(Stored data)
****

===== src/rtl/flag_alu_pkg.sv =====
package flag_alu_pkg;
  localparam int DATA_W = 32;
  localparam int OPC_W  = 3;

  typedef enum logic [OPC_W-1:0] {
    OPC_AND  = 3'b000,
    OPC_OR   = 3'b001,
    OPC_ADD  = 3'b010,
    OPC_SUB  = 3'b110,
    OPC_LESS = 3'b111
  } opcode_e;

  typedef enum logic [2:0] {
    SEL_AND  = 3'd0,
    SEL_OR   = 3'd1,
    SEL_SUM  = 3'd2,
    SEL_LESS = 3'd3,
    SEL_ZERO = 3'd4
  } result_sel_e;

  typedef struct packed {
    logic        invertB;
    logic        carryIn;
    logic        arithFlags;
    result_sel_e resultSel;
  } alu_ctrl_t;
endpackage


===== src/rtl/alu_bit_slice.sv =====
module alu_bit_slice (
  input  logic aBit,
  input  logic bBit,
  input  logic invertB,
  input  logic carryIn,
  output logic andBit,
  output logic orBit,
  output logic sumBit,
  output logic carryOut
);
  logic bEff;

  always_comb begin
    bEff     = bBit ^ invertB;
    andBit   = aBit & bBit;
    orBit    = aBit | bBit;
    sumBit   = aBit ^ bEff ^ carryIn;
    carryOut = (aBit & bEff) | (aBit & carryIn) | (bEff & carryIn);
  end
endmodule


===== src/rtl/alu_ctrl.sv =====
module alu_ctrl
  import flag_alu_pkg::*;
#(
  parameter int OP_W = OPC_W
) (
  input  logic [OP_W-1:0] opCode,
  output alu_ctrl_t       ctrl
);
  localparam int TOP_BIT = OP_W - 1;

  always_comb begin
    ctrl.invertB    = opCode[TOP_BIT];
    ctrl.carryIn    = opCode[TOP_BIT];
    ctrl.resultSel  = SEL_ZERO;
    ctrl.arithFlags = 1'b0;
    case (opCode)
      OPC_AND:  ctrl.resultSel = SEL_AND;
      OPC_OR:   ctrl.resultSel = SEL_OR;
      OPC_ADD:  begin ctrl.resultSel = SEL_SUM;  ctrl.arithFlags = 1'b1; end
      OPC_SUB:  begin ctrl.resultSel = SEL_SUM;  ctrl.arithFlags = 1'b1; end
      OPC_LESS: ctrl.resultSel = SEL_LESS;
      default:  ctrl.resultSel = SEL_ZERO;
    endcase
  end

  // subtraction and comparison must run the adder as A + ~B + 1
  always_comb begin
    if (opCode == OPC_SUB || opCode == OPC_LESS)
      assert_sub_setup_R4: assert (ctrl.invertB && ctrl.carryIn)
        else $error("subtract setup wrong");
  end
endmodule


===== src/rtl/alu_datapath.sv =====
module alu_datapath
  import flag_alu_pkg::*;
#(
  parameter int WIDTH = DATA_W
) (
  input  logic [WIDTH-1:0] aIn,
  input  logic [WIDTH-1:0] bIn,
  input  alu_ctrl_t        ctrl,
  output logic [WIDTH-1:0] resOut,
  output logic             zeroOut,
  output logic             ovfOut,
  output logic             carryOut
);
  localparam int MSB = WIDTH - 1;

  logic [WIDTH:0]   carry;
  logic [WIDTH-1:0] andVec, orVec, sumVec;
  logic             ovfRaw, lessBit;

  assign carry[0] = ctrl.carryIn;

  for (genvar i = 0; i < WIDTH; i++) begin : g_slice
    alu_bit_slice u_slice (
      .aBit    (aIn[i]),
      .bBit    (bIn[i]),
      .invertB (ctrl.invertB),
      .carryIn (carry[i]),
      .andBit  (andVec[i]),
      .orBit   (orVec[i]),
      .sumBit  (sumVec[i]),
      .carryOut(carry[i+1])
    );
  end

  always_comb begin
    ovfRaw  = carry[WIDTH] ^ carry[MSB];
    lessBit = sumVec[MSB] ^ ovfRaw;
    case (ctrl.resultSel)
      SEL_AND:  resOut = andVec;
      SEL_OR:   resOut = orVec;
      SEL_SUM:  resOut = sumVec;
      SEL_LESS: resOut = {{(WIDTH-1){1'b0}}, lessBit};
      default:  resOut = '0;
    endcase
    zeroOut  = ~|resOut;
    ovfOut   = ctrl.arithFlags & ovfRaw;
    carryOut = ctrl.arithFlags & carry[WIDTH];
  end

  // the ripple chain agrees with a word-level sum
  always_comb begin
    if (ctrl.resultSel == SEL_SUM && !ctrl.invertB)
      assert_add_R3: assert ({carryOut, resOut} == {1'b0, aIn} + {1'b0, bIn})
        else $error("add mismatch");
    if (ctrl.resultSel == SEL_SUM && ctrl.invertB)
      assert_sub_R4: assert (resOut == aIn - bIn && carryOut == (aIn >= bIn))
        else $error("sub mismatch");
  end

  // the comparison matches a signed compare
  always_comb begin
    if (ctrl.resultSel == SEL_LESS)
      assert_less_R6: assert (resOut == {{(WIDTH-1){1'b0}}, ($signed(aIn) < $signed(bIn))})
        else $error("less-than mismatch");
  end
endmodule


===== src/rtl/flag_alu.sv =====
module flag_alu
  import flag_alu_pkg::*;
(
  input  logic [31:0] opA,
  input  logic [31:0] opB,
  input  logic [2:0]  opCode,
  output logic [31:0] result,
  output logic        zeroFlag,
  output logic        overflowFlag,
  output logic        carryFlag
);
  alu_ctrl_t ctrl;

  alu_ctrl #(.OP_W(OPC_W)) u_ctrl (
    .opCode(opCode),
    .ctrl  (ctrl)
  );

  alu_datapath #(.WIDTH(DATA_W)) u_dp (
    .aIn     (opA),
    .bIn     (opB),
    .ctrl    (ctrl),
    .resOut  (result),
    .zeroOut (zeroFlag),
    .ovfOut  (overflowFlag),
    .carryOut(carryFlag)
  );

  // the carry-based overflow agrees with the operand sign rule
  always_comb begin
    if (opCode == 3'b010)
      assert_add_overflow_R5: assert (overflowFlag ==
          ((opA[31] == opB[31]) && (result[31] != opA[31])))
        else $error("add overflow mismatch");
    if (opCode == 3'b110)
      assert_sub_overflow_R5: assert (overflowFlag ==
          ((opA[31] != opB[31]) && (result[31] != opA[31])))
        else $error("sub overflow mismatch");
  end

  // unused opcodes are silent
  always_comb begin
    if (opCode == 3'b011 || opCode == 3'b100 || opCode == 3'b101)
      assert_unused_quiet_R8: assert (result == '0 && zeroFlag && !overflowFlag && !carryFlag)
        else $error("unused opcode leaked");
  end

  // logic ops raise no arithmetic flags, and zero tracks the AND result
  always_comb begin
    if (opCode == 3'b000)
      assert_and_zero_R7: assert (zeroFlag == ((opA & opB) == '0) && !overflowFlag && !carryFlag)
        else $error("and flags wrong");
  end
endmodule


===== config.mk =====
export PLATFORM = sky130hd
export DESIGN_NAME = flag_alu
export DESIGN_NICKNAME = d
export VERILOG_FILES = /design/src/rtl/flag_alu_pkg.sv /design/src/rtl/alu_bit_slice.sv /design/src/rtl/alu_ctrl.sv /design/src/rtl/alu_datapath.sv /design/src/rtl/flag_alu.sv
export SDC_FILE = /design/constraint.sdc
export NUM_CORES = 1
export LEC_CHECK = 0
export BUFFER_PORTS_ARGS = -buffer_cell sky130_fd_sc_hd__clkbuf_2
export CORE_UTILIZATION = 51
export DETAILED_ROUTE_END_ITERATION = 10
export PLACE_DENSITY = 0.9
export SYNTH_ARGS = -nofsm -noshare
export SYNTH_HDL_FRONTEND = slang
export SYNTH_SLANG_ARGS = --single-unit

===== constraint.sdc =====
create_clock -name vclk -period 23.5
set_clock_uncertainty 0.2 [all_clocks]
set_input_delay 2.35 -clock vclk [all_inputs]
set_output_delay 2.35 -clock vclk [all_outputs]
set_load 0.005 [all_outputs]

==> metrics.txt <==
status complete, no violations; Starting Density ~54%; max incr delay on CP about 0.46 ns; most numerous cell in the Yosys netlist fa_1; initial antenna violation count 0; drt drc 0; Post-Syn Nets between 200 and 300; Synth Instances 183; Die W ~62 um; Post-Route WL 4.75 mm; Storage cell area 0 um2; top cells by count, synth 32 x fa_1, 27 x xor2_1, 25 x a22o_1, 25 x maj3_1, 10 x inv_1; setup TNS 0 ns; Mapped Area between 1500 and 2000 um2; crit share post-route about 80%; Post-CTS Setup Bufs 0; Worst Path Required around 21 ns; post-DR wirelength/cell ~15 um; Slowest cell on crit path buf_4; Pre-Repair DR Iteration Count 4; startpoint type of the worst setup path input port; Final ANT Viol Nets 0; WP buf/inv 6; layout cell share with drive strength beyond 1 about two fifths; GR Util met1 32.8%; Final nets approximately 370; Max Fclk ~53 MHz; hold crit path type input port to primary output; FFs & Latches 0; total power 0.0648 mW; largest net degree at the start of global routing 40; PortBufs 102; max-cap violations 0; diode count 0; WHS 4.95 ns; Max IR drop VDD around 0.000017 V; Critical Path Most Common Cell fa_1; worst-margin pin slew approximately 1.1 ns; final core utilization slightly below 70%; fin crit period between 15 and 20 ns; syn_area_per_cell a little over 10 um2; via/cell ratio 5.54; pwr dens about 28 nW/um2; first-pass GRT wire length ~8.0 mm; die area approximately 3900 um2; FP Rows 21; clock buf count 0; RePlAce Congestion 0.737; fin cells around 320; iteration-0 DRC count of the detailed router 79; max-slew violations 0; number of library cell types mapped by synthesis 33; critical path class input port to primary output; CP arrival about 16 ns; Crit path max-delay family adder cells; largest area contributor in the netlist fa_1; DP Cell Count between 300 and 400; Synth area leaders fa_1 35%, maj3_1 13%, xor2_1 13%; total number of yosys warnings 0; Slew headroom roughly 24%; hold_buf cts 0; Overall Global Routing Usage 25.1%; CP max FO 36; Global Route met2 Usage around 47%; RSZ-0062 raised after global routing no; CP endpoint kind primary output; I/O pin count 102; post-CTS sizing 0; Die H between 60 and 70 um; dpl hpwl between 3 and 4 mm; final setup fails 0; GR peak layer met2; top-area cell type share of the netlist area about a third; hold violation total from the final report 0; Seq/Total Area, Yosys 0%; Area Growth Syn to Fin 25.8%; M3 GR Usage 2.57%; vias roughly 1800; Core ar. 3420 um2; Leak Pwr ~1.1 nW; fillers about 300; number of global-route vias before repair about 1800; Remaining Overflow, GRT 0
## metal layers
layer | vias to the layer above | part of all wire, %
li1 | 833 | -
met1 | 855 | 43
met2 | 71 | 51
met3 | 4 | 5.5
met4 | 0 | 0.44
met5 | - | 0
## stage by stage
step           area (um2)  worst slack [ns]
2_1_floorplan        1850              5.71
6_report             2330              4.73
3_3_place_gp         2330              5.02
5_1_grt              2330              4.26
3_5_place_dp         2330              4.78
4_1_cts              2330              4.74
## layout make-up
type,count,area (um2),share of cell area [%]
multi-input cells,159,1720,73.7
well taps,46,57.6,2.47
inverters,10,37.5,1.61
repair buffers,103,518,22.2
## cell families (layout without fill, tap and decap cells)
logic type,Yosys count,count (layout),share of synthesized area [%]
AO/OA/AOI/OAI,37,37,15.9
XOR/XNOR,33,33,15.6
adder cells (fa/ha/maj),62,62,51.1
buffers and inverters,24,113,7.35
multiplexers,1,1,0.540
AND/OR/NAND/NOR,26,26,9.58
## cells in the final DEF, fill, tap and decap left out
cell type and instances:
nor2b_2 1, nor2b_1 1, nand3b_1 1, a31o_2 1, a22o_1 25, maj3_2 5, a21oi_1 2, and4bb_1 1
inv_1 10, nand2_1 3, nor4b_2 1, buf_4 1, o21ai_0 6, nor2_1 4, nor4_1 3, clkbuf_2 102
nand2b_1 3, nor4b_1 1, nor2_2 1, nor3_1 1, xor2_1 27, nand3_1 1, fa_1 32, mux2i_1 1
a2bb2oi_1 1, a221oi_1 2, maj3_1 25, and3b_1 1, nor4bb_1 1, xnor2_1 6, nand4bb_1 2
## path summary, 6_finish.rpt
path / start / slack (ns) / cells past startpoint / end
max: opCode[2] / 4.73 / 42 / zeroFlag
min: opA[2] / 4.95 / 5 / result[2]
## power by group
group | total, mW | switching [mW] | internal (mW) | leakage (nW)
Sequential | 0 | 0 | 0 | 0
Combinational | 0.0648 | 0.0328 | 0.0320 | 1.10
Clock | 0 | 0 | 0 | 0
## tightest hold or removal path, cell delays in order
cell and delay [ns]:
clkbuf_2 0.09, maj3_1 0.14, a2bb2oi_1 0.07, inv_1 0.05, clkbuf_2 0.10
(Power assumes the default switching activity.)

****

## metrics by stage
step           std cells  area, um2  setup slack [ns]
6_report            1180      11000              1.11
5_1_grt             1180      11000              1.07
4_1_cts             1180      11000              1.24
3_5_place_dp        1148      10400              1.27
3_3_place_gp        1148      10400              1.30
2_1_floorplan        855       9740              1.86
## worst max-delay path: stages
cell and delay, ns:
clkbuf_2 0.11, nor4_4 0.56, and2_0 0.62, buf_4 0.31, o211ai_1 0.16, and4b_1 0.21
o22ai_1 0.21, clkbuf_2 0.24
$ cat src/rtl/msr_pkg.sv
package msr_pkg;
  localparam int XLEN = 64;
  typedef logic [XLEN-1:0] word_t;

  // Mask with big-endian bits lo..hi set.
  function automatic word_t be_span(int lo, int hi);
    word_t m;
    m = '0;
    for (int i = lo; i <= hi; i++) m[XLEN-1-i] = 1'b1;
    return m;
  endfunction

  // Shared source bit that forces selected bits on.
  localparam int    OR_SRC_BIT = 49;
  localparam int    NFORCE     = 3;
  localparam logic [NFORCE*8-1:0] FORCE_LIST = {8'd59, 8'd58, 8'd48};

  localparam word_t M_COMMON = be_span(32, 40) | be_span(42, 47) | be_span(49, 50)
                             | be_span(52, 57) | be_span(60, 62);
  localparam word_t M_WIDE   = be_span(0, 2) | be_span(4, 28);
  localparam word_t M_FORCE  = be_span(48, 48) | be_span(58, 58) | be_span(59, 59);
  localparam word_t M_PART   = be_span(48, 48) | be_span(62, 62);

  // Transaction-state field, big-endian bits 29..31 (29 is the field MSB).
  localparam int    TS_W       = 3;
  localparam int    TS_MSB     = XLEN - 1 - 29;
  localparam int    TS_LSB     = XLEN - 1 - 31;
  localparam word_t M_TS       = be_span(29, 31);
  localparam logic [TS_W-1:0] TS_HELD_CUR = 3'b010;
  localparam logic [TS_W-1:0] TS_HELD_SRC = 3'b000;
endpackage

****

● TASK INSTRUCTIONS
Could you set down, word for word, only the lines above from the line with "## metrics by stage" to the line with "clkbuf_2 0.11, nor4_4", including both?

● EXERCISE SOLUTION
## metrics by stage
step           std cells  area, um2  setup slack [ns]
6_report            1180      11000              1.11
5_1_grt             1180      11000              1.07
4_1_cts             1180      11000              1.24
3_5_place_dp        1148      10400              1.27
3_3_place_gp        1148      10400              1.30
2_1_floorplan        855       9740              1.86
## worst max-delay path: stages
cell and delay, ns:
clkbuf_2 0.11, nor4_4 0.56, and2_0 0.62, buf_4 0.31, o211ai_1 0.16, and4b_1 0.21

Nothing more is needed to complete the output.